Judge Mossop dismissed the relevance of Dlamini’s age (33 at the time of sentencing) in predicting future re-offending, stating: “Age does not automatically bring wisdom and obeisance to the law and is therefore not a reliable predictor.”

He highlighted Dlamini’s previous convictions: an eight-month imprisonment suspended sentence for robbery in 2008 and a five-year imprisonment suspended sentence for housebreaking in 2009.

“None of these exposures to the criminal justice system seems to have caused Dlamini to reflect on his conduct and to mend his ways. There is evidence of a trend in his behaviour,” Judge Mossop SC said.

The judges found no compelling circumstances to justify a deviation from the imposed sentences, despite Dlamini’s claim of having three children.

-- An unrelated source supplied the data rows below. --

Background: an optimization exercise with open tools, aiming at small area, a short achievable clock period and few clock cycles. Do not read the settings as production practice.
At most, simulation tests tie the RTL to the original design; equivalence was not proved.
Power is estimated from default activity; no workload was simulated.

==> flow/design.v <==
module sdr_frame_rx (
    input  wire        clk,
    input  wire        rst,
    input  wire        in_valid,
    output wire        in_ready,
    input  wire [7:0]  in_data,
    output reg         out_valid,
    output reg  [7:0]  out_type,
    output reg  [7:0]  out_gid,
    output reg  [7:0]  out_sid,
    output reg  [79:0] out_payload,
    output reg         crc_err
);
    localparam integer N     = 30;              
    localparam [31:0]  SYNC  = 32'h1ACFFC1D;
    localparam [31:0]  CRC_PRE = 32'hFF06CBB9;
    function automatic near_sync(input [31:0] w);
        reg [31:0] x;
        reg [15:0] a1, a2;
        reg [7:0]  b1, b2, b3;
        reg [3:0]  c1, c2, c3;
        reg [1:0]  d1, d2, d3;
        integer i;
        begin
            x = w ^ SYNC;
            for (i = 0; i < 16; i = i + 1) begin
                a1[i] = x[2*i] | x[2*i+1];
                a2[i] = x[2*i] & x[2*i+1];
            end
            for (i = 0; i < 8; i = i + 1) begin
                b1[i] = a1[2*i] | a1[2*i+1];
                b2[i] = a2[2*i] | a2[2*i+1] | (a1[2*i] & a1[2*i+1]);
                b3[i] = (a2[2*i] & a1[2*i+1]) | (a1[2*i] & a2[2*i+1]);
            end
            for (i = 0; i < 4; i = i + 1) begin
                c1[i] = b1[2*i] | b1[2*i+1];
                c2[i] = b2[2*i] | b2[2*i+1] | (b1[2*i] & b1[2*i+1]);
                c3[i] = b3[2*i] | b3[2*i+1] | (b2[2*i] & b1[2*i+1]) | (b1[2*i] & b2[2*i+1]);
            end
            for (i = 0; i < 2; i = i + 1) begin
                d1[i] = c1[2*i] | c1[2*i+1];
                d2[i] = c2[2*i] | c2[2*i+1] | (c1[2*i] & c1[2*i+1]);
                d3[i] = c3[2*i] | c3[2*i+1] | (c2[2*i] & c1[2*i+1]) | (c1[2*i] & c2[2*i+1]);
            end
            near_sync = !(d3[0] | d3[1] | (d2[0] & d1[1]) | (d1[0] & d2[1]));
        end
    endfunction
    function automatic [3:0] ham_dec(input [7:0] c);
        reg [2:0] syn;
        reg [3:0] d;
        begin
            syn = {c[6] ^ c[5] ^ c[3], c[6] ^ c[4] ^ c[3], c[5] ^ c[4] ^ c[3]} ^ c[2:0];
            d = c[6:3];
            case (syn)
                3'd6: d[3] = ~d[3];
                3'd5: d[2] = ~d[2];
                3'd3: d[1] = ~d[1];
                3'd7: d[0] = ~d[0];
                default: ;
            endcase
            ham_dec = d;
        end
    endfunction
    function automatic [31:0] crc_step4(input [31:0] r);
        integer i;
        begin
            for (i = 0; i < 4; i = i + 1)
                r = r[0] ? ((r >> 1) ^ 32'hEDB88320) : (r >> 1);
            crc_step4 = r;
        end
    endfunction
    function automatic [7:0] key(input [4:0] j);
        begin
            case (j)
                5'd0:  key = 8'hFE; 5'd1:  key = 8'h3B; 5'd2:  key = 8'h14;
                5'd3:  key = 8'hBE; 5'd4:  key = 8'hA8; 5'd5:  key = 8'h5B;
                5'd6:  key = 8'hCE; 5'd7:  key = 8'h56; 5'd8:  key = 8'h60;
                5'd9:  key = 8'hDA; 5'd10: key = 8'hE8; 5'd11: key = 8'hC8;
                5'd12: key = 8'h81; 5'd13: key = 8'h26; 5'd14: key = 8'h9E;
                5'd15: key = 8'hE1; 5'd16: key = 8'hFC; 5'd17: key = 8'h76;
                5'd18: key = 8'h29; 5'd19: key = 8'h7D; 5'd20: key = 8'h50;
                5'd21: key = 8'hB7; 5'd22: key = 8'h9C; 5'd23: key = 8'hAC;
                5'd24: key = 8'hC1; 5'd25: key = 8'hB5; 5'd26: key = 8'hD1;
                default: key = 8'h00;
            endcase
        end
    endfunction
    reg        rdy_q;                  
    reg        st_v;                   
    reg  [7:0] st_d;
    reg  [7:0] hist [0:N-1];           
    assign in_ready = rdy_q;
    reg        rot;                    
    reg  [4:0] rc;                     
    reg        ract;                   
    reg  [2:0] wv;                     
    reg        wnew;                   
    reg        parse;                  
    reg  [2:0] sh;                     
    reg  [4:0] j;                      
    reg        rec;                    
    reg  [4:0] bd;                     
    reg  [31:0] crc;
    reg        mf;                     
    wire push  = st_v;                         
    wire rstep = rot && !st_v;                 
    wire shift = push || rstep;
    wire rd    = rot ? (rstep && (ract || bd == N - 1)) : push;
    wire [7:0] hin = rot && !st_v ? hist[N-1] : st_d;
    wire [39:0] win = {hist[4], hist[3], hist[2], hist[1], hist[0]};
    reg  [7:0]  hit;
    integer     s;
    always @* begin
        for (s = 0; s < 8; s = s + 1)
            hit[s] = near_sync(win[39-s -: 32]);
    end
    wire any_hit = |hit;
    reg  [2:0] hsh;                    
    always @* begin
        hsh = 3'd0;
        for (s = 7; s >= 0; s = s - 1)
            if (hit[s]) hsh = s[2:0];
    end
    reg        sq;                     
    reg  [4:0] jq;                     
    reg  [7:0] gq;                     
    wire [3:0] d  = ham_dec(gq);
    wire [31:0] crc_in = crc ^ ((!jq[0] && jq <= 5'd22) ? {28'd0, d} : 32'd0);
    wire [31:0] crc_f  = crc_step4(crc_in) ^ ((jq[0] && jq <= 5'd21) ? {24'd0, d, 4'd0} : 32'd0);
    reg  [7:0]  crc_b;
    always @* begin
        case (jq[1:0])
            2'd3:    crc_b = crc_f[31:24];   
            2'd0:    crc_b = crc[23:16];     
            2'd1:    crc_b = crc[15:8];      
            default: crc_b = crc[7:0];       
        endcase
    end
    wire bmatch = (gq == ~crc_b);
    wire lastq  = sq && (jq == 5'd26);
    wire fin_ok = mf && (gq == ~crc[7:0]);
    wire pass   = lastq && fin_ok;
    wire fail   = lastq && !fin_ok;
    wire rewind = fail && rec;
    wire look  = wnew && (wv == 3'd5);
    wire found = look && !parse && any_hit && !pass && !rewind;  
    wire nhit  = parse && look && any_hit;               
    wire step  = wnew && parse || found && hit[0];
    wire [2:0] ush = parse ? sh : 3'd0;
    wire [15:0] pair = {hist[1], hist[0]} << ush;
    wire [7:0]  abyte = (ush == 3'd0) ? hist[0] : pair[15:8];
    wire [4:0]  uj = parse ? j : 5'd0;
    wire last  = step && (uj == 5'd26);
    wire rot_end = rstep && (rc == N - 1);
    integer k;
    always @(posedge clk) begin
        st_d <= in_data;
        if (shift) begin
            hist[0] <= hin;
            for (k = 1; k < N; k = k + 1)
                hist[k] <= hist[k-1];
        end
        gq <= abyte ^ key(uj);
        jq <= uj;
        if (sq) begin
            if (jq <= 5'd2) crc <= CRC_PRE;
            else if (jq <= 5'd23) crc <= crc_f;
            if (jq == 5'd23) mf <= bmatch;
            else mf <= mf & bmatch;
            if (jq == 5'd0) out_type <= gq;
            if (jq == 5'd1) out_gid  <= gq;
            if (jq == 5'd2) out_sid  <= gq;
            if (jq >= 5'd3 && jq <= 5'd22) out_payload <= {out_payload[75:0], d};
        end
        if (found) sh <= hsh;
        if (found) j <= hit[0] ? 5'd1 : 5'd0;
        else if (step) j <= j + 5'd1;
        if (nhit && !rec) bd <= 5'd4 + {4'd0, shift};
        else if (shift) bd <= bd + 5'd1;
        if (rstep) rc <= rc + 5'd1;
        if (rstep && bd == N - 1) ract <= 1'b1;
        if (rst) begin
            rdy_q     <= 1'b0;
            st_v      <= 1'b0;
            rot       <= 1'b0;
            rc        <= 5'd0;
            ract      <= 1'b0;
            wv        <= 3'd0;
            wnew      <= 1'b0;
            parse     <= 1'b0;
            rec       <= 1'b0;
            sq        <= 1'b0;
            out_valid <= 1'b0;
            crc_err   <= 1'b0;
        end else begin
            st_v  <= in_valid && rdy_q;
            rdy_q <= !(rewind || rot && !rot_end) &&
                     !(rec && ({1'b0, bd} + {5'd0, st_v} + {5'd0, rdy_q} >= 6'd28));
            sq    <= step;
            out_valid <= pass;
            crc_err   <= fail;
            wnew <= rd;
            if (rewind) begin
                rot  <= 1'b1;
                rc   <= 5'd0;
                ract <= 1'b0;
                wv   <= 3'd0;
            end else begin
                if (rot_end) rot <= 1'b0;
                if (pass) wv <= {2'd0, sh != 3'd0} + {2'd0, wnew} + {2'd0, rd};
                else if (rd) wv <= (wv == 3'd5) ? 3'd5 : wv + 3'd1;
            end
            if (found) parse <= 1'b1;
            else if (last) parse <= 1'b0;
            if (found || lastq) rec <= 1'b0;
            else if (nhit) rec <= 1'b1;
        end
    end
endmodule
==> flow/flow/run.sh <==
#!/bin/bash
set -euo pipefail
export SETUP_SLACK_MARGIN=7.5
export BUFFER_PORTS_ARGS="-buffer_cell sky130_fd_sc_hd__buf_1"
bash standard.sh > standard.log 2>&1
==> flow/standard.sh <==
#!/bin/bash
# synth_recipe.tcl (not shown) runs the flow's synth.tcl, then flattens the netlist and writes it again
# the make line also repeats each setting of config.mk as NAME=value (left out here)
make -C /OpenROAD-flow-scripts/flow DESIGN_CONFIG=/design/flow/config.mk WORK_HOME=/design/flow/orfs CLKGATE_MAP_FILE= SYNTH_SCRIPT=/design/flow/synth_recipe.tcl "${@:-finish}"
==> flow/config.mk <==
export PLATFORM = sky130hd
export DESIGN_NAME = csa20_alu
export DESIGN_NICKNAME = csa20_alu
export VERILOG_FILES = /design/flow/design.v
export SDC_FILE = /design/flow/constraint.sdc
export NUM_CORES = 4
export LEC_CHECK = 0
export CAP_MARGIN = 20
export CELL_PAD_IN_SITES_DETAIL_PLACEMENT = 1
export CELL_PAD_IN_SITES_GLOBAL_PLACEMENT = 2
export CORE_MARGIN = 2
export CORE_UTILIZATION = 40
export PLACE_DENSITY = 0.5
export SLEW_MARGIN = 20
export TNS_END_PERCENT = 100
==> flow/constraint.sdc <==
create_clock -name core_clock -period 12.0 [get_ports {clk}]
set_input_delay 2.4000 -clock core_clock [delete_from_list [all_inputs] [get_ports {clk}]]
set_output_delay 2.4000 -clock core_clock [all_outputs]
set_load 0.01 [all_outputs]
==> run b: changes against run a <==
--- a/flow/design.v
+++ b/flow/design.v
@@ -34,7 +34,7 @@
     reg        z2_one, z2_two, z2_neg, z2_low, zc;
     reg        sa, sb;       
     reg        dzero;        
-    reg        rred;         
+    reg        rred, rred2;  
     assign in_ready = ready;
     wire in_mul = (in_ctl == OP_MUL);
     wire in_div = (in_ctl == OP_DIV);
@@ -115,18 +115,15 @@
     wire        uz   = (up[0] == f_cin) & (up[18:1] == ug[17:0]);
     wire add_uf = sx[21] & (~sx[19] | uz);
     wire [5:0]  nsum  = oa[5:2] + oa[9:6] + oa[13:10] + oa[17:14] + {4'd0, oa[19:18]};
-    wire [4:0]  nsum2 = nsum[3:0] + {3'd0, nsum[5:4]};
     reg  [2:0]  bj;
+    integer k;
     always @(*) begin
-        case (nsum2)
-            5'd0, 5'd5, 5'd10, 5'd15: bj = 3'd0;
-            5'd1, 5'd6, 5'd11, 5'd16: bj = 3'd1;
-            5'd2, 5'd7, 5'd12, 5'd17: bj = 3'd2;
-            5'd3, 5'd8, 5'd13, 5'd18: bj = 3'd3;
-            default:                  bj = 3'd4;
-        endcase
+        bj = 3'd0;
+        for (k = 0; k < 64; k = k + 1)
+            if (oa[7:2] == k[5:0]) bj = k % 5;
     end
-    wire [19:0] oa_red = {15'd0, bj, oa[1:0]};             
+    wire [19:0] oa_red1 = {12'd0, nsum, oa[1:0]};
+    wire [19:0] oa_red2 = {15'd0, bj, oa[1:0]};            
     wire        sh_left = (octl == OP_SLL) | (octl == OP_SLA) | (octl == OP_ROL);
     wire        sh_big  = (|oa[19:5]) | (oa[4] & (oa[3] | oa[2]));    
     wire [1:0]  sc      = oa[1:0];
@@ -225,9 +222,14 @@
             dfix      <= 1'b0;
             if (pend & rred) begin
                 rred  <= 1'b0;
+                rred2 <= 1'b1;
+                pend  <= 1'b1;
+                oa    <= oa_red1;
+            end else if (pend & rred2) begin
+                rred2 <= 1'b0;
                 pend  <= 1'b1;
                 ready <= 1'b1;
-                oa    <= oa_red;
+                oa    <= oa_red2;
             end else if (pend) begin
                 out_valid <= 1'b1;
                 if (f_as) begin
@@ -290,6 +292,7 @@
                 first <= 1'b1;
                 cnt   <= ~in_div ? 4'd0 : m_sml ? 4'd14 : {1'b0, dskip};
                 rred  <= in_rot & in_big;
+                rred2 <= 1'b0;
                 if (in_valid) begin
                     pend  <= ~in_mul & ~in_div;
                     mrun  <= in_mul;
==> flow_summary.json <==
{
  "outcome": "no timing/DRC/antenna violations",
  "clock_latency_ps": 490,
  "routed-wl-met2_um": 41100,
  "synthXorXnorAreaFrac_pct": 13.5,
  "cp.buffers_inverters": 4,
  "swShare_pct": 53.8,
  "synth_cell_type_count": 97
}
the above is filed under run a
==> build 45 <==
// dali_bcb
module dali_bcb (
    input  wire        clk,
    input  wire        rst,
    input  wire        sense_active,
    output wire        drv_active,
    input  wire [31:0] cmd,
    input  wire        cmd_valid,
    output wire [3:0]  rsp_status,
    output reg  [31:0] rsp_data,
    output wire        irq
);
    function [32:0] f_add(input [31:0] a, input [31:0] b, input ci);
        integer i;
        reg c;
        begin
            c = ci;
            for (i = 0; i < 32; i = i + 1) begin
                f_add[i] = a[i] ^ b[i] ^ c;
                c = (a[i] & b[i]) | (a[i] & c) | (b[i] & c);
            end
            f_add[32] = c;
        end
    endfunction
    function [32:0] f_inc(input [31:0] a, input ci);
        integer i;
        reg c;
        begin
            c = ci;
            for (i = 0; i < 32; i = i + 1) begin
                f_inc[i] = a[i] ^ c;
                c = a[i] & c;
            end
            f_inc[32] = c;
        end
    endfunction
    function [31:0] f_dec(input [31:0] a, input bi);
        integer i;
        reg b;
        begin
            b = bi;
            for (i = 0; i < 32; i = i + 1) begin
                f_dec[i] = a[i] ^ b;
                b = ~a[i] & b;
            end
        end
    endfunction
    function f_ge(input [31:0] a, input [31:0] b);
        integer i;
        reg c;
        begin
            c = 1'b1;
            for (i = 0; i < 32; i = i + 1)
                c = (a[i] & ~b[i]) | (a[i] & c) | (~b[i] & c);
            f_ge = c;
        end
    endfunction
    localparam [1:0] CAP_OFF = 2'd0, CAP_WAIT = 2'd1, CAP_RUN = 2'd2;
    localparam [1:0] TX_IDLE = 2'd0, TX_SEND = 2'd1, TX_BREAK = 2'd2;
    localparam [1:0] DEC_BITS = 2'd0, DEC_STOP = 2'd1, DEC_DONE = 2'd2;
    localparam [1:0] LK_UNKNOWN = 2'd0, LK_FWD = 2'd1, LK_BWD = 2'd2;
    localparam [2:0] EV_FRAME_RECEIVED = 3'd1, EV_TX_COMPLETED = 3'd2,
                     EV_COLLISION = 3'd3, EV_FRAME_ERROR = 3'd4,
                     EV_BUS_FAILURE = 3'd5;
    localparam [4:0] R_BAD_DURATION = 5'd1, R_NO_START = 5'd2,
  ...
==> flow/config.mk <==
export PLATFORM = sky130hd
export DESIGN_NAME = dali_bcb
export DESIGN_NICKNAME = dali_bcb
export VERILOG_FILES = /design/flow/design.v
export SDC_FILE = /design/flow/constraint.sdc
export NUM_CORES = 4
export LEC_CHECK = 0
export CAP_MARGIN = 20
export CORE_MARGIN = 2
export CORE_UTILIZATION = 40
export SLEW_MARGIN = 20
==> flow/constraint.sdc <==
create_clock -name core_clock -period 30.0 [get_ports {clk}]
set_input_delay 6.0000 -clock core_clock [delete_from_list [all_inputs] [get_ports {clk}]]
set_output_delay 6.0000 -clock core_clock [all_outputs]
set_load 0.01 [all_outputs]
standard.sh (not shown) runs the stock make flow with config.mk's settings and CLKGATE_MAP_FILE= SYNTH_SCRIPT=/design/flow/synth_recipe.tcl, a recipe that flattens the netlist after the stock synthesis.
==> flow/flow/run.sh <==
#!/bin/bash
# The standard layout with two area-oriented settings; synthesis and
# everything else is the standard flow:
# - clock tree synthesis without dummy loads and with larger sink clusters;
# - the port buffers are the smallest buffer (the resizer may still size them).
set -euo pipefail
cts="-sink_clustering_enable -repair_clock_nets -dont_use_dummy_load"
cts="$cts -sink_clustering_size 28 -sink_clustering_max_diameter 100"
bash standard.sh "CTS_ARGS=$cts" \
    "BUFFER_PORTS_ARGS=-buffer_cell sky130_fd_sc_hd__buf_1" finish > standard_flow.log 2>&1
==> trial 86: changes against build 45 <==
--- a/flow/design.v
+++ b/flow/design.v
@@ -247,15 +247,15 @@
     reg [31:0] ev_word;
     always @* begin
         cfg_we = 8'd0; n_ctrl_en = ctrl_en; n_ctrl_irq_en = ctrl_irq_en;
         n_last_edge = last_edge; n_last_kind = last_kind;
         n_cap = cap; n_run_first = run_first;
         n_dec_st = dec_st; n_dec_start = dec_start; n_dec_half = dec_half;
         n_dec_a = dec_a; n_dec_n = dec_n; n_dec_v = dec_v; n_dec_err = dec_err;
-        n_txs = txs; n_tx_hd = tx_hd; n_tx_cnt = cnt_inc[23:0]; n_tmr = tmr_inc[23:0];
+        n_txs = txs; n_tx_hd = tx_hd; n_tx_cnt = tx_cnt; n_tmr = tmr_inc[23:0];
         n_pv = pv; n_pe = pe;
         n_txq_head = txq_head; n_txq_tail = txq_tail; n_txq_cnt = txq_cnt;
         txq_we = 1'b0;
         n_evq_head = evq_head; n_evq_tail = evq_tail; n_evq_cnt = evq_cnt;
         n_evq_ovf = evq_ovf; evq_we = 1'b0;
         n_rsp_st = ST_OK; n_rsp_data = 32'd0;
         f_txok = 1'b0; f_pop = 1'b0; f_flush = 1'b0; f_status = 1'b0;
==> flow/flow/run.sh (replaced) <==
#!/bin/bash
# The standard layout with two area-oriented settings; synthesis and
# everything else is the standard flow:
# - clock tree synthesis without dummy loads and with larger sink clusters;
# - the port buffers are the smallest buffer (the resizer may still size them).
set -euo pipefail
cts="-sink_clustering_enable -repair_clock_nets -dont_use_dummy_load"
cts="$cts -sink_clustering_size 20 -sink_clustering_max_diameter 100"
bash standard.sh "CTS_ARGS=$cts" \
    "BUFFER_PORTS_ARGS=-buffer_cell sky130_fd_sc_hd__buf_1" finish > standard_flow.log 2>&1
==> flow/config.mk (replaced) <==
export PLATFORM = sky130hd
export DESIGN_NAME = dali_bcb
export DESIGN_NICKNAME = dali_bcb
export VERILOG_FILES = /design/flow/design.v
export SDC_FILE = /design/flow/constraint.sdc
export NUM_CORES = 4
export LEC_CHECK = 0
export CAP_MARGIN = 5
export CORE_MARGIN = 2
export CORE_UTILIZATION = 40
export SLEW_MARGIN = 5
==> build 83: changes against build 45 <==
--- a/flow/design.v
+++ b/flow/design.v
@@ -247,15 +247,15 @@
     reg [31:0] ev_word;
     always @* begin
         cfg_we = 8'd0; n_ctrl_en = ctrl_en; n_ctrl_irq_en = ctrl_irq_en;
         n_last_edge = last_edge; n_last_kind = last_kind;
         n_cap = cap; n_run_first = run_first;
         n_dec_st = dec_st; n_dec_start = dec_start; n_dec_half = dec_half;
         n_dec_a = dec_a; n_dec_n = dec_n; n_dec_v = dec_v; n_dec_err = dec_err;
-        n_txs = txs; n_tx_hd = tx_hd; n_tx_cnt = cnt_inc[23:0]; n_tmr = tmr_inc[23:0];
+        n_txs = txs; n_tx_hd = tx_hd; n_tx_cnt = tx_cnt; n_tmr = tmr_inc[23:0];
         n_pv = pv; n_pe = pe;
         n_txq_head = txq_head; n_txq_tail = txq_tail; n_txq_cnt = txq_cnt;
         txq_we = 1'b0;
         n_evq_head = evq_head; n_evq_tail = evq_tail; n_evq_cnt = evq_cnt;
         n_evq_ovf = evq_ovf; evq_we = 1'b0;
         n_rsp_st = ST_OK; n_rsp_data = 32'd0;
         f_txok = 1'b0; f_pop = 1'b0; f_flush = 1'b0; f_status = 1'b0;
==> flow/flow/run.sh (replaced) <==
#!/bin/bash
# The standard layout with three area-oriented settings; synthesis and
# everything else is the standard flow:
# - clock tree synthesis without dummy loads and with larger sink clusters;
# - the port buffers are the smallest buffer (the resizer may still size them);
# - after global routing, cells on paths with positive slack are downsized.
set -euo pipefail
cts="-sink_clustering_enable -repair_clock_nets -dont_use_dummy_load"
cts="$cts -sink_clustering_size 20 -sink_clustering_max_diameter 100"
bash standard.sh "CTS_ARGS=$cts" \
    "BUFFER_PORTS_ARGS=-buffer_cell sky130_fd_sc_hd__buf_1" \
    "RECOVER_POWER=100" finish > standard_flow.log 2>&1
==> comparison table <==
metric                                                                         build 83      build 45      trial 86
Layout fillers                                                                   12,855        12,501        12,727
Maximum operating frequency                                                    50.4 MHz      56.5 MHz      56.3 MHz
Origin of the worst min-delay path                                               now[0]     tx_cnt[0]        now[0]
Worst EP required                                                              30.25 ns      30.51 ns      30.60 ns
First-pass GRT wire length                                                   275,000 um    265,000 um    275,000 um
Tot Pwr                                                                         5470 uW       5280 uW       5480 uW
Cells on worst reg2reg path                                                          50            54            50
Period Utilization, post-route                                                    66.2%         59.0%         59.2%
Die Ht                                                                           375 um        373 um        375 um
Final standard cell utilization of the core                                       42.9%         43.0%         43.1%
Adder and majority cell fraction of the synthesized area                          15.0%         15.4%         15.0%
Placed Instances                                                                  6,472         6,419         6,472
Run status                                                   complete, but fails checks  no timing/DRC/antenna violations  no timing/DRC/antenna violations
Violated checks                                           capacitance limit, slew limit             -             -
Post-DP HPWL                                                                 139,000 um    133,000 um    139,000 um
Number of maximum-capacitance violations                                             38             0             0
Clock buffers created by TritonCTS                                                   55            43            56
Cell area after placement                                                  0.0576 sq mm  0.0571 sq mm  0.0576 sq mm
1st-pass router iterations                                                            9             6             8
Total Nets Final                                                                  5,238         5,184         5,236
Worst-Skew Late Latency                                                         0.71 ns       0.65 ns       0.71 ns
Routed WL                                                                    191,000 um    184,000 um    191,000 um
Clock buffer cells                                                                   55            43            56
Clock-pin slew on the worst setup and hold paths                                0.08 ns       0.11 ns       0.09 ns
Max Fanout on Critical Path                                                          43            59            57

They also rejected the argument by Dlamini’s lawyer, B Mbatha from Legal Aid, that the sentences were “grossly inappropriate and induced a sense of shock”.

Judge Mossop emphasised the victim’s dehumanisation.

“I am more certain of this when I consider that the appellant (Dlamini) treated the victim with utter disrespect and discarded her body, partially clad, out in the open as if she did not matter, and as if she was a piece of disposable refuse. She was not a piece of refuse but was a human being,” he concluded.

“The sentences accordingly do not induce in me a sense of shock.” 

The judge also described the inherently terrifying nature of death by strangulation, where an attacker “literally employs a hands-on attack to deprive his victim of life by robbing her of air, then her consciousness, and then her life”.

The sentences were ordered to run concurrently.